Dr A Camargo-Rodriguez, Dr J Doonan
No more applications being accepted
About the Project
PhD Research Project
Plants exhibit dramatically different structures, as defined by the interaction of their genetic makeup with environmental factors. It remains a challenge to understand the regulation and dynamics of growth that underpins variation in architecture between closely related species and in response to the environment. Variation in architecture is a key trait in the breeding of high-yield crops or crops that are more resilient to harsh environmental conditions but accurate and objective measurement on a large scale remains a significant challenge. We have recently devised automated dynamic machine vision methods for tracking and quantifying growth variation among 19 natural accessions of Arabidopsis thaliana whose genomes have been defined by re-sequencing. This group have been used as the parents of a Multiparent Advanced Generation Inter-Cross (MAGIC) mapping population (Gan et al. 2010; Nature, 477, 419-423) containing over 700 recombinant inbred lines (RILs) with the genome break points defined for each individual line) providing the potential to undertake very high resolution mapping of traits. Machine-defined shape descriptors have been developed at the NPPC that can be used to quantify relevant architectural features on a very large scale.
Project outline
A 3-year funded PhD studentship is available within the National Plant Phenomics Centre (website www.phenomics.org.uk.) to undertake a comparative and high-throughput phenomics analysis of 19 natural accessions and the derived RILs grown under selected simulated environments to establish the genetic control of growth patterns on a very large scale. Plants grown under selected simulated environments will be automatically imaged using a variety of sensors to capture their pattern of growth and changes in physiology over time, features will be automatically extracted using current and new image processing methods, and this trait data analysed and mapped to the genome. Explanatory and predictive models capturing plant growth patterns will be designed. The methodology developed will be appropriate for use on other breeding populations and in other applications, so post-project employability is likely to be very high.

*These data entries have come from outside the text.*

From an optimization exercise on the open Yosys and OpenROAD flow, aimed at a short achievable clock period and few clock cycles; shortcuts taken in it are not production practice.
The RTL was checked by simulation tests, not by an equivalence proof against the original design.
Power figures rest on the tool's default switching activity, not on a simulated workload.

File: design/flow/config.mk
export PLATFORM = sky130hd
export DESIGN_NAME = reuleaux
export DESIGN_NICKNAME = reuleaux
export VERILOG_FILES = /design/flow/design.v
export SDC_FILE = /design/flow/constraint.sdc
export NUM_CORES = 4
export LEC_CHECK = 0
export ABC_CLOCK_PERIOD_IN_PS = 4000
export CAP_MARGIN = 20
export CORE_MARGIN = 2
export CORE_UTILIZATION = 40
export SLEW_MARGIN = 20
File: design/flow/constraint.sdc
create_clock -name core_clock -period 18.0 [get_ports {clk}]
set_input_delay 3.6000 -clock core_clock [delete_from_list [all_inputs] [get_ports {clk}]]
set_output_delay 3.6000 -clock core_clock [all_outputs]
set_load 0.01 [all_outputs]
Background: an optimization exercise with open tools, aiming at small area and a short achievable clock period. Do not read the settings as production practice.
Where RTL was checked, it was by simulation tests only, not by an equivalence proof against the original.

## lane 4
==> flow/design.v (excerpt) <==
module final_log(clk, reset, base, in_data, out_data);
    input clk, reset;
    input [1:0] base;
    input [31:0] in_data;
    output reg [31:0] out_data;
    function [20:0] tn0;
        input [1:0] b;
        input [2:0] d;    
        begin
            case ({b[1], b[1] ? 1'b0 : b[0], d})
                5'b00000: tn0 = 21'h1fffff;
                5'b00001: tn0 = 21'h1d2eba;
                5'b00010: tn0 = 21'h1e730d;
                5'b00011: tn0 = 21'h1ba1c8;
                5'b00100: tn0 = 21'h1f2e7a;
                5'b00101: tn0 = 21'h1c5d35;
                5'b00110: tn0 = 21'h1da188;
                5'b00111: tn0 = 21'h1ad043;
                5'b01000: tn0 = 21'h1fffff;
                5'b01001: tn0 = 21'h198336;
                5'b01010: tn0 = 21'h1c6e00;
                5'b01011: tn0 = 21'h15f137;
                5'b01100: tn0 = 21'h1e1d8f;
                5'b01101: tn0 = 21'h17a0c6;
                5'b01110: tn0 = 21'h1a8b90;
                5'b01111: tn0 = 21'h140ec7;
                5'b10000: tn0 = 21'h1fffff;
                5'b10001: tn0 = 21'h16a3fd;
                5'b10010: tn0 = 21'h1ad961;
                5'b10011: tn0 = 21'h117d5f;
                5'b10100: tn0 = 21'h1d47fc;
                5'b10101: tn0 = 21'h13ebfa;
                5'b10110: tn0 = 21'h18215e;
                5'b10111: tn0 = 21'hec55c;
                default: tn0 = 21'h1fffff;
            endcase
        end
    endfunction
    function [17:0] tn1;
        input [1:0] b;
        input [1:0] d;    
        begin
            case ({b[1], b[1] ? 1'b0 : b[0], d})
                4'b0000: tn1 = 18'h3ffff;
                4'b0001: tn1 = 18'h39427;
                4'b0010: tn1 = 18'h3c942;
                4'b0011: tn1 = 18'h35d6a;
                4'b0100: tn1 = 18'h3ffff;
                4'b0101: tn1 = 18'h307ad;
  ...
Settings: LEC_CHECK=0, ABC_AREA=1, CAP_MARGIN=20, CORE_MARGIN=2, CORE_UTILIZATION=40, CTS_BUF_LIST=sky130_fd_sc_hd__clkbuf_8, CTS_CLUSTER_DIAMETER=200, CTS_CLUSTER_SIZE=30, SLEW_MARGIN=20; clock period 60.0 ns.
standard.sh (not shown) runs the stock make flow with config.mk's settings and CLKGATE_MAP_FILE= SYNTH_SCRIPT=/design/flow/synth_recipe.tcl, a recipe that flattens the netlist after the stock synthesis.
==> flow/flow/run.sh <==
#!/bin/bash
set -euo pipefail
bash standard.sh SETUP_SLACK_MARGIN=35 "BUFFER_PORTS_ARGS=-buffer_cell sky130_fd_sc_hd__buf_1" SKIP_GATE_CLONING=1 finish > run.log 2>&1
Lane 4 ended with every stage complete and zero timing, DRC or antenna violations.
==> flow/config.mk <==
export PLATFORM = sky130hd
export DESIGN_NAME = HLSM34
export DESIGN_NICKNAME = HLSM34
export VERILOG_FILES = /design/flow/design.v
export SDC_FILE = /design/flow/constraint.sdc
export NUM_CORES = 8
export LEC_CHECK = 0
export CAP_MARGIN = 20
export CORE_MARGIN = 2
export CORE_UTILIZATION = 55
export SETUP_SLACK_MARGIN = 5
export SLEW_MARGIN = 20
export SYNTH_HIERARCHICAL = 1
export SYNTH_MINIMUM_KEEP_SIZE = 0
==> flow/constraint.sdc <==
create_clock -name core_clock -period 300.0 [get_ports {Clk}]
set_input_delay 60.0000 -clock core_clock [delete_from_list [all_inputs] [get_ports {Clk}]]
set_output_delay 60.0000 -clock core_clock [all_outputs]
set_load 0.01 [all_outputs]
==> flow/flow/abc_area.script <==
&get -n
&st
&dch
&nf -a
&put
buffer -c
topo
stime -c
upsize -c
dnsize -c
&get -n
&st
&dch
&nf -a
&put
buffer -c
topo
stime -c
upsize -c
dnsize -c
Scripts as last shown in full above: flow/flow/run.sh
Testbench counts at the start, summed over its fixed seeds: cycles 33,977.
Context: an optimization exercise on an open-source flow, tuned for small area. The choices shown serve that exercise and are no tape-out recipe. In this exercise RTL edits were held to simulation tests only and were not proved equivalent to the original. Power figures rest on the tool's default switching activity, not on a simulated workload.

==> design/flow/design.v <==
module diff_word #(
    parameter N = 100   
)(
	input clk,
	input rst,
    input  [2*N-1:0] word_in,   
    output logic [2*N-1:0] word_out   
);
	logic [2*N-1:0] word_tmp;
    integer i;
	always_ff @(posedge clk or posedge rst) begin
		if (rst) begin 
			word_out <=0;
		end
		else begin 
			word_out <=word_tmp;
		end
	end
    always_comb begin 
        word_tmp[2*N-1 -: 2] = word_in[2*N-1 -: 2];   
        for (i = N-2; i >=0 ; i -= 1) begin : diff_loop
            word_tmp[2*i +: 2] = mod4_subtract(word_in[2*i +: 2], word_in[2*(i+1) +: 2]);
		end
    end
    function [1:0] mod4_subtract;
        input [1:0] current;
        input [1:0] previous;
        logic [2:0] diff;
        begin
            diff = {1'b0, current} - {1'b0, previous};   
            case (diff)
                3'b001, 3'b101: mod4_subtract = 2'b01;   
                3'b010, 3'b110: mod4_subtract = 2'b10;   
                3'b011, 3'b111: mod4_subtract = 2'b11;   
                default:        mod4_subtract = 2'b00;   
            endcase
        end
    endfunction
endmodule
module inv_syn #(
    parameter N = 6   
)(
	input clk,
	input rst,
    input  [2*N-1:0] word_in,   
    output logic [13:0] sum_out   
);
	logic [13:0] sum;
    integer i;
	always_ff @(posedge clk or posedge rst) begin
		if (rst) begin 
			sum_out <=0;
		end
		else begin 
			sum_out <=sum;
		end
	end
    always_comb begin 
        sum = 0;   
        for (i = 0; i < N; i = i + 1) begin
			if (word_in[2*i +: 2]==2'b00) begin
				sum = sum + (4 * (i+1));   
			end
			else begin
				sum = sum + (word_in[2*i +: 2] * (i+1));   
			end 
        end
    end
endmodule
This is an optimization exercise on Yosys and OpenROAD, whose aim is small area, not a production implementation. Only simulation tests tie the RTL to the original design; equivalence was not proved. Power figures rest on the tool's default switching activity, not on a simulated workload.

==> cedar <==
==> flow/design.v (excerpt) <==
module cpu(
    input clk,                           
    input RST,                           
    output [23:0] AB,                    
    output sync,                         
    input [7:0] DI,                      
    output reg [7:0] DO,                 
    output WE,                           
    input IRQ,                           
    input NMI,                           
    input RDY,                           
    input debug );                       
 parameter
    SYNC  = 6'd0,
    IMM0  = 6'd1,
    PHA0  = 6'd2,
    PLA0  = 6'd3,
    ZPG0  = 6'd4,
    DATA  = 6'd5,
    ABS0  = 6'd6,
    ABS1  = 6'd7,
    BRA0  = 6'd8,
    JSR0  = 6'd9,
    JSR1  = 6'd10,
    JSR2  = 6'd11,
    RTS0  = 6'd12,
    RTS1  = 6'd13,
    RTS2  = 6'd14,
    JMP0  = 6'd15,
    JMP1  = 6'd16,
    IDX0  = 6'd17,
    IDX1  = 6'd18,
    IDX2  = 6'd19,
    BRK0  = 6'd20,
    BRK1  = 6'd21,
    BRK2  = 6'd22,
    BRK3  = 6'd23,
    RTI0  = 6'd24,
    IND0  = 6'd25,
    IND1  = 6'd26,
    ZPW0  = 6'd27,
    ABW0  = 6'd28,
    ABW1  = 6'd29,
    RMW0  = 6'd30,
    RMW1  = 6'd31,
    BRK4  = 6'd32,
    JMPW  = 6'd33,
    INDW  = 6'd34,
    ABSW  = 6'd35,
  ...
==> flow/config.mk <==
export PLATFORM = sky130hd
export DESIGN_NAME = cpu
export DESIGN_NICKNAME = cpu
export VERILOG_FILES = /design/flow/design.v
export SDC_FILE = /design/flow/constraint.sdc
export NUM_CORES = 4
export LEC_CHECK = 0
export ABC_AREA = 1
export CAP_MARGIN = 20
export CORE_MARGIN = 2
export CORE_UTILIZATION = 75
export GPL_TIMING_DRIVEN = 0
export SLEW_MARGIN = 20
==> flow/constraint.sdc <==
create_clock -name core_clock -period 14.0 [get_ports {clk}]
set_input_delay 2.8000 -clock core_clock [delete_from_list [all_inputs] [get_ports {clk}]]
set_output_delay 2.8000 -clock core_clock [all_outputs]
set_load 0.01 [all_outputs]
standard.sh (not shown) runs the stock make flow with config.mk's settings and CLKGATE_MAP_FILE= SYNTH_SCRIPT=/design/flow/synth_recipe.tcl, a recipe that flattens the netlist after the stock synthesis.
==> flow/flow/run.sh <==
#!/bin/bash
# Own layout flow: the standard flow (standard.sh) with these changes in how
# the layout is made:
#  - synthesis maps the logic with an area-oriented ABC script (flow/abc_area.script)
#    instead of ORFS's; the registers are the standard synthesis's
#  - the repair_design after global placement may not use the large drive strengths
#    listed in flow/place_dont_use (later steps, CTS and timing repair, may)
#  - CTS clusters more sinks per buffer and inserts no dummy loads (flow/cts_args)
#  - the port buffers are the smallest buffer cell (flow/buffer_ports_args)
# Each tool's output is in the ORFS logs; make's own output is in standard_flow.log.
set -euo pipefail
W=$PWD
rm -rf "$W/own_scripts"
cp -r "$FLOW_HOME/scripts" "$W/own_scripts"
cp "$W/flow/abc_area.script" "$W/own_scripts/abc_area.script"
# placement repair_design: extra dont_use list
python3 - "$W/own_scripts/resize.tcl" "$W/flow/place_dont_use" <<'PY'
import sys
f, du = sys.argv[1], open(sys.argv[2]).read().split()
t = open(f).read()
old = "set_dont_use $::env(DONT_USE_CELLS)\n"
assert old in t
t = t.replace(old, old + "set_dont_use {%s}\n" % " ".join(du), 1)
open(f, "w").write(t)
PY
export SCRIPTS_DIR="$W/own_scripts"
export CTS_ARGS="$(cat "$W/flow/cts_args")"
export BUFFER_PORTS_ARGS="$(cat "$W/flow/buffer_ports_args")"
bash standard.sh > "$W/standard_flow.log" 2>&1
==> flow/flow/abc_area.script <==
strash
&get -n
&deepsyn -T 120
&put
strash
dch -f
amap
strash
dch -f
amap
strash
dch -f
amap
strash
dch -f
amap
strash
dch -f
amap
strash
dch -f
amap
topo
==> flow/flow/buffer_ports_args <==
-buffer_cell sky130_fd_sc_hd__buf_1
==> flow/flow/cts_args <==
-sink_clustering_enable -repair_clock_nets -dont_use_dummy_load -sink_clustering_size 25 -sink_clustering_max_diameter 80
==> flow/flow/place_dont_use <==
sky130_fd_sc_hd__*_4 sky130_fd_sc_hd__*_8 sky130_fd_sc_hd__*_12 sky130_fd_sc_hd__*_16 sky130_fd_sc_hd__buf_6
==> inputs of nickel, as changes to cedar <==
--- a/flow/design.v
+++ b/flow/design.v
@@ -900,52 +900,12 @@
         THP0:  state <= SYNC;
         default:  state <= SYNC;
     endcase
 wire st_thrd = (state == THRD);
 wire st_thp0 = (state == THP0);
 wire st_hold = (state == PLA0) | (state == PHA0) | (state == RMW1);
-function [24:0] radd;
-    input [23:0] a;
-    input [23:0] b;
-    input ci;
-    integer k;
-    reg c;
-    begin
-        c = ci;
-        for (k = 0; k < 24; k = k + 1) begin
-            radd[k] = a[k] ^ b[k] ^ c;
-            c = (a[k] & b[k]) | (c & (a[k] ^ b[k]));
-        end
-        radd[24] = c;
-    end
-endfunction
-function [23:0] pfx_and24;
-    input [23:0] a;
-    integer j, k;
-    reg blk;
-    reg run;
-    begin
-        blk = 1'b1;
-        for (j = 0; j < 6; j = j + 1) begin
-            run = blk;
-            for (k = 0; k < 4; k = k + 1) begin
-                pfx_and24[4*j+k] = run;
-                run = run & a[4*j+k];
-            end
-            blk = blk & (&a[4*j +: 4]);
-        end
-    end
-endfunction
-function [15:0] pfx_and16;
-    input [15:0] a;
-    reg [23:0] p;
-    begin
-        p = pfx_and24({8'hff, a});
-        pfx_and16 = p[15:0];
-    end
-endfunction
 function [23:0] sel8;
     input [191:0] v;
     input [7:0] oh;
     input integer w;
     integer k;
     begin
@@ -994,30 +954,29 @@
     endcase
     case( alu_op[1:0] )
         2'b01: alu_ci = 1'b1;
         2'b10: alu_ci = C;
         default: alu_ci = 1'b0;
     endcase
-    { alu_C, alu_out } = radd(alu_ai, alu_bi, alu_ci);
+    {alu_C, alu_out} = alu_ai + alu_bi + alu_ci;
     if( alu_op[8] )
         if( alu_op[7] )
             {alu_out, alu_C} = {alu_si, alu_out};
         else
             {alu_C, alu_out} = {alu_out, alu_si};
     else if( alu_op[7] )
         alu_out = DI;
 end
 reg [23:0] ab_hold;
 always @(posedge clk)
     if( ab_op[7] )
         ab_hold <= AB;
-wire [3:0] T_p1 = {1'b0, T} + 4'd1;
 reg [23:0] base;
 always @* begin
     case( ab_op[4:3] )
-       2'b00: base = {8'h00, 4'h0, T_p1, S_r};
+       2'b00: base = {8'h00, 4'h0, {1'b0, T} + 4'd1, S_r};
        2'b01: base = PCT;
        2'b10: base = ABWDTH ? {DI, DR, D3} : {8'h00, DI, DR};
        2'b11: base = ab_hold;
     endcase
 end
 wire abl_ci = ab_op[0];
@@ -1025,17 +984,14 @@
 wire [7:0] abl_b = (ab_op[2:1] == 2'b01) ? XY :
                    ab_op[2]              ? DI : 8'h00;
 wire [8:0] abl_sum = abl_a + abl_b + abl_ci;
 wire [7:0] ABL = abl_sum[7:0];
 wire abh_ci = ab_op[9] & abl_sum[8];
 wire back = (ab_op[9:8] == 2'b11);
-wire abh_inc = (ab_op[9:8] == 2'b01) | (~back & abh_ci);
-wire abh_dec = back & ~abh_ci;
-wire [15:0] abh_all1 = pfx_and16(base[23:8]);
-wire [15:0] abh_all0 = pfx_and16(~base[23:8]);
-wire [15:0] abh_sum = base[23:8] ^ ((abh_all1 & {16{abh_inc}}) | (abh_all0 & {16{abh_dec}}));
+wire [15:0] abh_b = { {15{back}}, back | (ab_op[9:8] == 2'b01) };
+wire [15:0] abh_sum = base[23:8] + abh_b + abh_ci;
 wire [7:0] ABH = abh_sum[7:0];
 wire [7:0] AB3 = abh_sum[15:8];
 assign AB = { AB3, ABH, ABL };
 assign WE = we_op[0] | (we_op[1] & store);
 always @*
     case( do_op )
@@ -1062,22 +1018,19 @@
 wire we_x = sync & ((sync_we & (reg_dst == SEL_X)) | tts);
 wire we_y = sync & ((sync_we & (reg_dst == SEL_Y)) | thy);
 wire [2:0] a_thr = tat ? TY : T;
 wire s_x = sync & (txs | tst);
 wire we_s = s_x | push | pull;
 wire [2:0] s_thr = tst ? TY : T;
-wire [24:0] s_sum = radd(S_r, { {7{push}}, 1'b1 }, 1'b0);
-wire [7:0] sd = s_x ? X_r : s_sum[7:0];
+wire [7:0] sd = s_x ? X_r : (S_r + { {7{push}}, 1'b1 });
 wire pc_ab = (ab_op[6:5] == 2'b01);
 wire pc_vec = (ab_op[6:5] == 2'b11);
 wire pc_inc = ~(sync & (init_state == THRD));    
-wire [23:0] pc_all1 = pfx_and24(AB);
-wire [23:0] pc_sum = AB ^ (pc_all1 & {24{pc_inc}});
 wire [23:0] pcw = st_thp0 ? { DI, DR, D3 } :
                   pc_vec  ? 24'hfffffd :
-                            pc_sum[23:0];
+                            AB + pc_inc;
 wire [2:0] pc_thr = st_thp0 ? TY : T;
 wire pc_we = st_thp0 | pc_ab | pc_vec;
 always @(posedge clk)
     if( RST )
         lag <= 1'b0;
     else
==> flow/flow/run.sh (replaced) <==
#!/bin/bash
# Own layout flow: the standard flow (standard.sh), with two changes in how
# the layout is made:
#  - synthesis maps the logic with an area-oriented ABC script (flow/abc_area.script)
#    instead of ORFS's, which buffers and upsizes; registers are untouched
#  - CTS uses smaller clock buffers and no dummy loads (optional, see CTS_ARGS)
set -euo pipefail
W=$PWD
rm -rf "$W/own_scripts"
cp -r "$FLOW_HOME/scripts" "$W/own_scripts"
cp "$W/flow/abc_area.script" "$W/own_scripts/abc_area.script"
export SCRIPTS_DIR="$W/own_scripts"
if [[ -f "$W/flow/cts_args" ]]; then
  export CTS_ARGS="$(cat "$W/flow/cts_args")"
fi
bash standard.sh > "$W/standard_flow.log" 2>&1
==> flow/flow/abc_area.script (replaced) <==
strash
dch -f
amap
strash
dch -f
amap
topo
==> flow/config.mk (replaced) <==
export PLATFORM = sky130hd
export DESIGN_NAME = cpu
export DESIGN_NICKNAME = cpu
export VERILOG_FILES = /design/flow/design.v
export SDC_FILE = /design/flow/constraint.sdc
export NUM_CORES = 4
export LEC_CHECK = 0
export ABC_AREA = 1
export CAP_MARGIN = 20
export CORE_MARGIN = 2
export CORE_UTILIZATION = 40
export SLEW_MARGIN = 20
removed: flow/flow/buffer_ports_args
removed: flow/flow/cts_args
removed: flow/flow/place_dont_use
==> inputs of juniper, as changes to cedar <==
--- a/flow/design.v
+++ b/flow/design.v
@@ -900,52 +900,12 @@
         THP0:  state <= SYNC;
         default:  state <= SYNC;
     endcase
 wire st_thrd = (state == THRD);
 wire st_thp0 = (state == THP0);
 wire st_hold = (state == PLA0) | (state == PHA0) | (state == RMW1);
-function [24:0] radd;
-    input [23:0] a;
-    input [23:0] b;
-    input ci;
-    integer k;
-    reg c;
-    begin
-        c = ci;
-        for (k = 0; k < 24; k = k + 1) begin
-            radd[k] = a[k] ^ b[k] ^ c;
-            c = (a[k] & b[k]) | (c & (a[k] ^ b[k]));
-        end
-        radd[24] = c;
-    end
-endfunction
-function [23:0] pfx_and24;
-    input [23:0] a;
-    integer j, k;
-    reg blk;
-    reg run;
-    begin
-        blk = 1'b1;
-        for (j = 0; j < 6; j = j + 1) begin
-            run = blk;
-            for (k = 0; k < 4; k = k + 1) begin
-                pfx_and24[4*j+k] = run;
-                run = run & a[4*j+k];
-            end
-            blk = blk & (&a[4*j +: 4]);
-        end
-    end
-endfunction
-function [15:0] pfx_and16;
-    input [15:0] a;
-    reg [23:0] p;
-    begin
-        p = pfx_and24({8'hff, a});
-        pfx_and16 = p[15:0];
-    end
-endfunction
 function [23:0] sel8;
     input [191:0] v;
     input [7:0] oh;
     input integer w;
     integer k;
     begin
@@ -994,30 +954,29 @@
     endcase
     case( alu_op[1:0] )
         2'b01: alu_ci = 1'b1;
         2'b10: alu_ci = C;
         default: alu_ci = 1'b0;
     endcase
-    { alu_C, alu_out } = radd(alu_ai, alu_bi, alu_ci);
+    {alu_C, alu_out} = alu_ai + alu_bi + alu_ci;
     if( alu_op[8] )
         if( alu_op[7] )
             {alu_out, alu_C} = {alu_si, alu_out};
         else
             {alu_C, alu_out} = {alu_out, alu_si};
     else if( alu_op[7] )
         alu_out = DI;
 end
 reg [23:0] ab_hold;
 always @(posedge clk)
     if( ab_op[7] )
         ab_hold <= AB;
-wire [3:0] T_p1 = {1'b0, T} + 4'd1;
 reg [23:0] base;
 always @* begin
     case( ab_op[4:3] )
-       2'b00: base = {8'h00, 4'h0, T_p1, S_r};
+       2'b00: base = {8'h00, 4'h0, {1'b0, T} + 4'd1, S_r};
        2'b01: base = PCT;
        2'b10: base = ABWDTH ? {DI, DR, D3} : {8'h00, DI, DR};
        2'b11: base = ab_hold;
     endcase
 end
 wire abl_ci = ab_op[0];
@@ -1025,17 +984,14 @@
 wire [7:0] abl_b = (ab_op[2:1] == 2'b01) ? XY :
                    ab_op[2]              ? DI : 8'h00;
 wire [8:0] abl_sum = abl_a + abl_b + abl_ci;
 wire [7:0] ABL = abl_sum[7:0];
 wire abh_ci = ab_op[9] & abl_sum[8];
 wire back = (ab_op[9:8] == 2'b11);
-wire abh_inc = (ab_op[9:8] == 2'b01) | (~back & abh_ci);
-wire abh_dec = back & ~abh_ci;
-wire [15:0] abh_all1 = pfx_and16(base[23:8]);
-wire [15:0] abh_all0 = pfx_and16(~base[23:8]);
-wire [15:0] abh_sum = base[23:8] ^ ((abh_all1 & {16{abh_inc}}) | (abh_all0 & {16{abh_dec}}));
+wire [15:0] abh_b = { {15{back}}, back | (ab_op[9:8] == 2'b01) };
+wire [15:0] abh_sum = base[23:8] + abh_b + abh_ci;
 wire [7:0] ABH = abh_sum[7:0];
 wire [7:0] AB3 = abh_sum[15:8];
 assign AB = { AB3, ABH, ABL };
 assign WE = we_op[0] | (we_op[1] & store);
 always @*
     case( do_op )
@@ -1062,22 +1018,19 @@
 wire we_x = sync & ((sync_we & (reg_dst == SEL_X)) | tts);
 wire we_y = sync & ((sync_we & (reg_dst == SEL_Y)) | thy);
 wire [2:0] a_thr = tat ? TY : T;
 wire s_x = sync & (txs | tst);
 wire we_s = s_x | push | pull;
 wire [2:0] s_thr = tst ? TY : T;
-wire [24:0] s_sum = radd(S_r, { {7{push}}, 1'b1 }, 1'b0);
-wire [7:0] sd = s_x ? X_r : s_sum[7:0];
+wire [7:0] sd = s_x ? X_r : (S_r + { {7{push}}, 1'b1 });
 wire pc_ab = (ab_op[6:5] == 2'b01);
 wire pc_vec = (ab_op[6:5] == 2'b11);
 wire pc_inc = ~(sync & (init_state == THRD));    
-wire [23:0] pc_all1 = pfx_and24(AB);
-wire [23:0] pc_sum = AB ^ (pc_all1 & {24{pc_inc}});
 wire [23:0] pcw = st_thp0 ? { DI, DR, D3 } :
                   pc_vec  ? 24'hfffffd :
-                            pc_sum[23:0];
+                            AB + pc_inc;
 wire [2:0] pc_thr = st_thp0 ? TY : T;
 wire pc_we = st_thp0 | pc_ab | pc_vec;
 always @(posedge clk)
     if( RST )
         lag <= 1'b0;
     else
==> flow/flow/run.sh (replaced) <==
#!/bin/bash
# Own layout flow: the standard flow (standard.sh), with two changes in how
# the layout is made:
#  - synthesis maps the logic with an area-oriented ABC script (flow/abc_area.script)
#    instead of ORFS's, which buffers and upsizes; registers are untouched
#  - CTS uses smaller clock buffers and no dummy loads (optional, see CTS_ARGS)
set -euo pipefail
W=$PWD
rm -rf "$W/own_scripts"
cp -r "$FLOW_HOME/scripts" "$W/own_scripts"
cp "$W/flow/abc_area.script" "$W/own_scripts/abc_area.script"
export SCRIPTS_DIR="$W/own_scripts"
if [[ -f "$W/flow/cts_args" ]]; then
  export CTS_ARGS="$(cat "$W/flow/cts_args")"
fi
bash standard.sh > "$W/standard_flow.log" 2>&1
==> flow/flow/abc_area.script (replaced) <==
strash
&get -n
&deepsyn -T 120
&put
dch -f
amap
topo
==> flow/config.mk (replaced) <==
export PLATFORM = sky130hd
export DESIGN_NAME = cpu
export DESIGN_NICKNAME = cpu
export VERILOG_FILES = /design/flow/design.v
export SDC_FILE = /design/flow/constraint.sdc
export NUM_CORES = 4
export LEC_CHECK = 0
export ABC_AREA = 1
export CAP_MARGIN = 0
export CORE_MARGIN = 2
export CORE_UTILIZATION = 65
export GPL_TIMING_DRIVEN = 0
export SLEW_MARGIN = 0
removed: flow/flow/buffer_ports_args
removed: flow/flow/cts_args
removed: flow/flow/place_dont_use
==> comparison table <==
item	nickel	cedar	juniper
Mean routed wirelength per cell	27.5 µm	-	32.8 µm
Sum of negative setup slack	0 ns	-	0 ns
Run status	timing/DRC/antenna clean	stopped before the end	failed layout checks
Stage where the flow stopped	-	5_1_grt	-
Reasons for failing layout checks	-	-	capacitance limit, slew limit
Cell count after placement	3403	2680	2801
Cell type with the highest occurrence count on the critical path	sky130_fd_sc_hd__a21oi_1	-	sky130_fd_sc_hd__nor2_1
Fraction of the mapped netlist area in adder cells	3.30%	2.87%	3.40%
Clock transition at the registers of the reported paths	0.06 ns	-	0.07 ns
Final Non-Filler Cells	3515	-	2927
Sequential Area	16500 µm²	-	16500 µm²
Worst slack on hold paths	0.544 ns	-	0.517 ns
FF-to-FF setup slack	3.17 ns	-	2.85 ns
Final core utilization	47.2%	-	75.9%
Clock network power share	18.1%	-	20.4%
Post-cts sizing count	0	27	67
Met1 layer wirelength in the final routing	40000 µm	-	31200 µm
Detailed router's first-iteration violation count	2931	-	4915
Post-DRT Antenna Nets	0	-	0
Fin nets	2673	-	2435
Critical-path top delay cell	sky130_fd_sc_hd__clkdlybuf4s50_1	-	sky130_fd_sc_hd__dfxtp_1

[re-timing with driven ports]
In the flow no input, the clock included, has a driving cell. The finished layouts below were timed again as built, in two steps. Step 1 (the two cells are an assumption about what drives the block):
set clk [get_ports {clk}]
set_driving_cell -lib_cell sky130_fd_sc_hd__clkbuf_16 $clk
set_driving_cell -lib_cell sky130_fd_sc_hd__buf_2 [delete_from_list [all_inputs] $clk]
Step 2 adds t to the input delays and takes it off the output delays; t is the mean of the earliest and latest rising clock arrival at the registers after step 1. Input paths then give back, and output paths get back, about the clock's delay inside the block. Three values: ideal ports, drivers, drivers and shift; two values: the first two.
run | t, ns | setup slack, ns | hold WS [ns] | worst slew at a driven data input, ns
nickel | 0.704 | 0.715 / 0.688 / 0.688 | 0.544 / 0.544 / 0.544 | 0.04
juniper | 0.693 | 0.542 / 0.483 / 0.541 | 0.517 / 0.517 / 0.517 | 0.04
The setup slack of nickel, which loses most, moves by -0.027 ns with the drivers and by -0.027 ns with both steps.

This project offers an excellent training opportunity, providing the student with skills that span biology, computer science and instrumentation. This studentship is therefore especially suited for excellent graduates in Computational Sciences, Biology, Molecular Biology or Biochemistry aiming for advanced research training in the new research area of Phenomics.
For more details or to discuss this project please contact John Doonan ([Email Address Removed]) or Anyela Camargo-Rodriguez ([Email Address Removed])
Funding Notes
This project is one available as part of the IBERS PhD Studentships initiative. This is an open competition.
Subsistenace rates will be in accordance with current Research Council rates.
Candidates need a First Class, good Upper Second Honours or Masters Degree in a relevant science subject.